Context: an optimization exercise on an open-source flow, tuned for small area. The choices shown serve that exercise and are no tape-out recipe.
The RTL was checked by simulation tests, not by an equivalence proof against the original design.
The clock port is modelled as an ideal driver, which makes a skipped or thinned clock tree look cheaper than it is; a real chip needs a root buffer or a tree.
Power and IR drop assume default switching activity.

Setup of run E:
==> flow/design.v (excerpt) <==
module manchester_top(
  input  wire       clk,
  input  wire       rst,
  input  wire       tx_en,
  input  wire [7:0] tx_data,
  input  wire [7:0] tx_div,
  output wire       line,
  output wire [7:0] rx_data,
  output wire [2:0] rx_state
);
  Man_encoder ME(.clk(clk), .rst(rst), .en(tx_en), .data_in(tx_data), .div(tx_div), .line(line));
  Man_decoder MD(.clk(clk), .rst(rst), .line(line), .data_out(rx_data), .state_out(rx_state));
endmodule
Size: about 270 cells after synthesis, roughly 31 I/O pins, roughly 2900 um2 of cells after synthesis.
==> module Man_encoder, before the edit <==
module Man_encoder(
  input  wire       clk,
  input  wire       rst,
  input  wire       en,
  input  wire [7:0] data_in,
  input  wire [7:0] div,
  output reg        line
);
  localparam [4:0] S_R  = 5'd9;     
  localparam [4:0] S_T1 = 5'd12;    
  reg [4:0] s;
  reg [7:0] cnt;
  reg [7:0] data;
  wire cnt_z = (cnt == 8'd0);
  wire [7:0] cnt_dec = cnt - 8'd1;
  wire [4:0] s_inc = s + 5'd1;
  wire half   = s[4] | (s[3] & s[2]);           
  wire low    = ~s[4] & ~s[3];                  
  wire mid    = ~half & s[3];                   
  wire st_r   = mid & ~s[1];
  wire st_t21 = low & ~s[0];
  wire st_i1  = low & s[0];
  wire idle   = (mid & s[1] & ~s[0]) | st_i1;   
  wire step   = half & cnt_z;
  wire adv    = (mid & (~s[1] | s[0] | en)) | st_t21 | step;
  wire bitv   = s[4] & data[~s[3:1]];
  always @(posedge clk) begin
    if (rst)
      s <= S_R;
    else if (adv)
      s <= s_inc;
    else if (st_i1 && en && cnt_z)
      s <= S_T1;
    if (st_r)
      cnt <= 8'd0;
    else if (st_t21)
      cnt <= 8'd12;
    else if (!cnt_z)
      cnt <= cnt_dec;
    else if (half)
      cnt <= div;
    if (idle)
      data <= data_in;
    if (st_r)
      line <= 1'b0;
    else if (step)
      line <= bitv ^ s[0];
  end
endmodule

* * *

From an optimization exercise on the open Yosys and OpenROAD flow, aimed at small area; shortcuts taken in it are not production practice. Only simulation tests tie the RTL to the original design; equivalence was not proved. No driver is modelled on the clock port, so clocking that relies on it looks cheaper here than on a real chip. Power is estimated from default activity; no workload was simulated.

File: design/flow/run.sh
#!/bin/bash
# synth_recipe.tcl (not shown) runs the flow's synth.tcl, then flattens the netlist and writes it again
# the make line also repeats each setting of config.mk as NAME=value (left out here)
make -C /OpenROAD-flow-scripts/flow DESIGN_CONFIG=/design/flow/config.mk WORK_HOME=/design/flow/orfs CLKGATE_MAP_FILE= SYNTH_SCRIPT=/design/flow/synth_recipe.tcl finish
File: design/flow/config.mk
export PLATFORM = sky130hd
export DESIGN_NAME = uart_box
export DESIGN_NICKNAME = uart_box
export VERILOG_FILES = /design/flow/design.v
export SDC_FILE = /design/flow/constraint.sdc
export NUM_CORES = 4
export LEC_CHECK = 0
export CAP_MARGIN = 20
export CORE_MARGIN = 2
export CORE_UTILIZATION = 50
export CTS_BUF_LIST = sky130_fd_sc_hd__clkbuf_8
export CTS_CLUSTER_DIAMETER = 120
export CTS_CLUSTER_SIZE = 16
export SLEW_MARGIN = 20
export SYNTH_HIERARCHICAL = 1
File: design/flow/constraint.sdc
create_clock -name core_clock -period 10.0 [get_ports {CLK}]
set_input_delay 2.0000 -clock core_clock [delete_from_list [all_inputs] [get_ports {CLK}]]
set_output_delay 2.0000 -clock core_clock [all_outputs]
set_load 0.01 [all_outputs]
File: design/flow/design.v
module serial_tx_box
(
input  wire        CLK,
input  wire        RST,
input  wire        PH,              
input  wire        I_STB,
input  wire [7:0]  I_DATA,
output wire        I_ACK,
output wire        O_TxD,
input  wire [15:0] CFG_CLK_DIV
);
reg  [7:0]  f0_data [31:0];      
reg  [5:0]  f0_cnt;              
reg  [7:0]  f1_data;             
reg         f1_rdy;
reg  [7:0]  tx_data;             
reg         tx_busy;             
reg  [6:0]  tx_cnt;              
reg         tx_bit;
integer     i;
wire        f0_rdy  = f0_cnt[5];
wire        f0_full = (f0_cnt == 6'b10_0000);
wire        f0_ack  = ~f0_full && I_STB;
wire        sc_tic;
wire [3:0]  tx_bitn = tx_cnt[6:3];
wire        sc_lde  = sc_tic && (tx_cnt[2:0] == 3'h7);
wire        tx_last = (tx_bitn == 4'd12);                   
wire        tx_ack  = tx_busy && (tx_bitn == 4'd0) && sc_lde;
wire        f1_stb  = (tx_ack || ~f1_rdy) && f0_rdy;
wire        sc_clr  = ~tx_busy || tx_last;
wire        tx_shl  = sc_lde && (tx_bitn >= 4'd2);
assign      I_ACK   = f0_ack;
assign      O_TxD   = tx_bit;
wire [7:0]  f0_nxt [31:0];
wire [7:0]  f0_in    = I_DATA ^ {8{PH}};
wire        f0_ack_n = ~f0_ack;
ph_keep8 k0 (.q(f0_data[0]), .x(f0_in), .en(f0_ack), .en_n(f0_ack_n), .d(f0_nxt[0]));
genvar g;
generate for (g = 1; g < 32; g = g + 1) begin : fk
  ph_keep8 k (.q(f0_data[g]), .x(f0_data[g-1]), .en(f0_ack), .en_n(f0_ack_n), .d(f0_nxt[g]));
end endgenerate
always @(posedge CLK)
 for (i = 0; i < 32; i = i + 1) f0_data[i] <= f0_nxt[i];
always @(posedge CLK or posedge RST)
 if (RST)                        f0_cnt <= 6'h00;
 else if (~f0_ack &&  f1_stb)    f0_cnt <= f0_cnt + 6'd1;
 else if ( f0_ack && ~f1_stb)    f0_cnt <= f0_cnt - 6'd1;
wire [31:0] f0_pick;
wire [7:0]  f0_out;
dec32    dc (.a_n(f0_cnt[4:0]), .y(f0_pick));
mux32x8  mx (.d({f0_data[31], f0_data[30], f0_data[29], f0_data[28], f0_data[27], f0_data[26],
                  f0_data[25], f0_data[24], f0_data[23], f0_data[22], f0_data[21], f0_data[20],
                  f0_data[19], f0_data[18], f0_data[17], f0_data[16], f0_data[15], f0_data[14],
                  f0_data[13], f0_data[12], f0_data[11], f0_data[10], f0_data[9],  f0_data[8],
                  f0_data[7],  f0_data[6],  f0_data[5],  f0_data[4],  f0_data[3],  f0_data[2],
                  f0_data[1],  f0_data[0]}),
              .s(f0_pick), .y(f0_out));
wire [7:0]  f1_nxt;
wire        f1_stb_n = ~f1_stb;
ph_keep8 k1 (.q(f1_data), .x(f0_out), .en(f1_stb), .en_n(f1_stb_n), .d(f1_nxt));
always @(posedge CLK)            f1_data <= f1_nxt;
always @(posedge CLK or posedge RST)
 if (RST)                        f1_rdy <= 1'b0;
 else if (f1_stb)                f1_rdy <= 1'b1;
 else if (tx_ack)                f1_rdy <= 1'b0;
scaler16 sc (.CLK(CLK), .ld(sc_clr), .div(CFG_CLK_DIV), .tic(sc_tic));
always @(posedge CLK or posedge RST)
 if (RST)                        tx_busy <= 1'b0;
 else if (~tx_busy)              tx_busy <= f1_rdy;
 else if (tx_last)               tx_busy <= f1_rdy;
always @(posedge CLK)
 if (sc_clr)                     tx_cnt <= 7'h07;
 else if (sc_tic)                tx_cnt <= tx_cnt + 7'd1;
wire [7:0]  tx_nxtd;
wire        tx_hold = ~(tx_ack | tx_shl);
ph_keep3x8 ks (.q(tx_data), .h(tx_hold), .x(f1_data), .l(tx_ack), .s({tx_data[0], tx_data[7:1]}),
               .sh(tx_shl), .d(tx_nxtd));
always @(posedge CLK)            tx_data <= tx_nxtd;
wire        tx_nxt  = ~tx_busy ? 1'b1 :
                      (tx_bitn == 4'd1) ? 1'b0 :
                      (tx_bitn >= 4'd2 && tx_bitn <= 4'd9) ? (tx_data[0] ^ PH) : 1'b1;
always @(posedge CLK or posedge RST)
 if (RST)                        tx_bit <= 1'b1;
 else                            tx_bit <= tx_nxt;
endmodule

[What is required] In your answer, include only the lines above starting at the line that holds "export CORE_UTILIZATION = 50" and ending at the line that holds "(tx_cnt[2:0] == 3'h7);", copied exactly.

[Output of the exercise]
export CORE_UTILIZATION = 50
export CTS_BUF_LIST = sky130_fd_sc_hd__clkbuf_8
export CTS_CLUSTER_DIAMETER = 120
export CTS_CLUSTER_SIZE = 16
export SLEW_MARGIN = 20
export SYNTH_HIERARCHICAL = 1
File: design/flow/constraint.sdc
create_clock -name core_clock -period 10.0 [get_ports {CLK}]
set_input_delay 2.0000 -clock core_clock [delete_from_list [all_inputs] [get_ports {CLK}]]
set_output_delay 2.0000 -clock core_clock [all_outputs]
set_load 0.01 [all_outputs]
File: design/flow/design.v
module serial_tx_box
(
input  wire        CLK,
input  wire        RST,
input  wire        PH,              
input  wire        I_STB,
input  wire [7:0]  I_DATA,
output wire        I_ACK,
output wire        O_TxD,
input  wire [15:0] CFG_CLK_DIV
);
reg  [7:0]  f0_data [31:0];      
reg  [5:0]  f0_cnt;              
reg  [7:0]  f1_data;             
reg         f1_rdy;
reg  [7:0]  tx_data;             
reg         tx_busy;             
reg  [6:0]  tx_cnt;              
reg         tx_bit;
integer     i;
wire        f0_rdy  = f0_cnt[5];
wire        f0_full = (f0_cnt == 6'b10_0000);
wire        f0_ack  = ~f0_full && I_STB;
wire        sc_tic;
wire [3:0]  tx_bitn = tx_cnt[6:3];
wire        sc_lde  = sc_tic && (tx_cnt[2:0] == 3'h7);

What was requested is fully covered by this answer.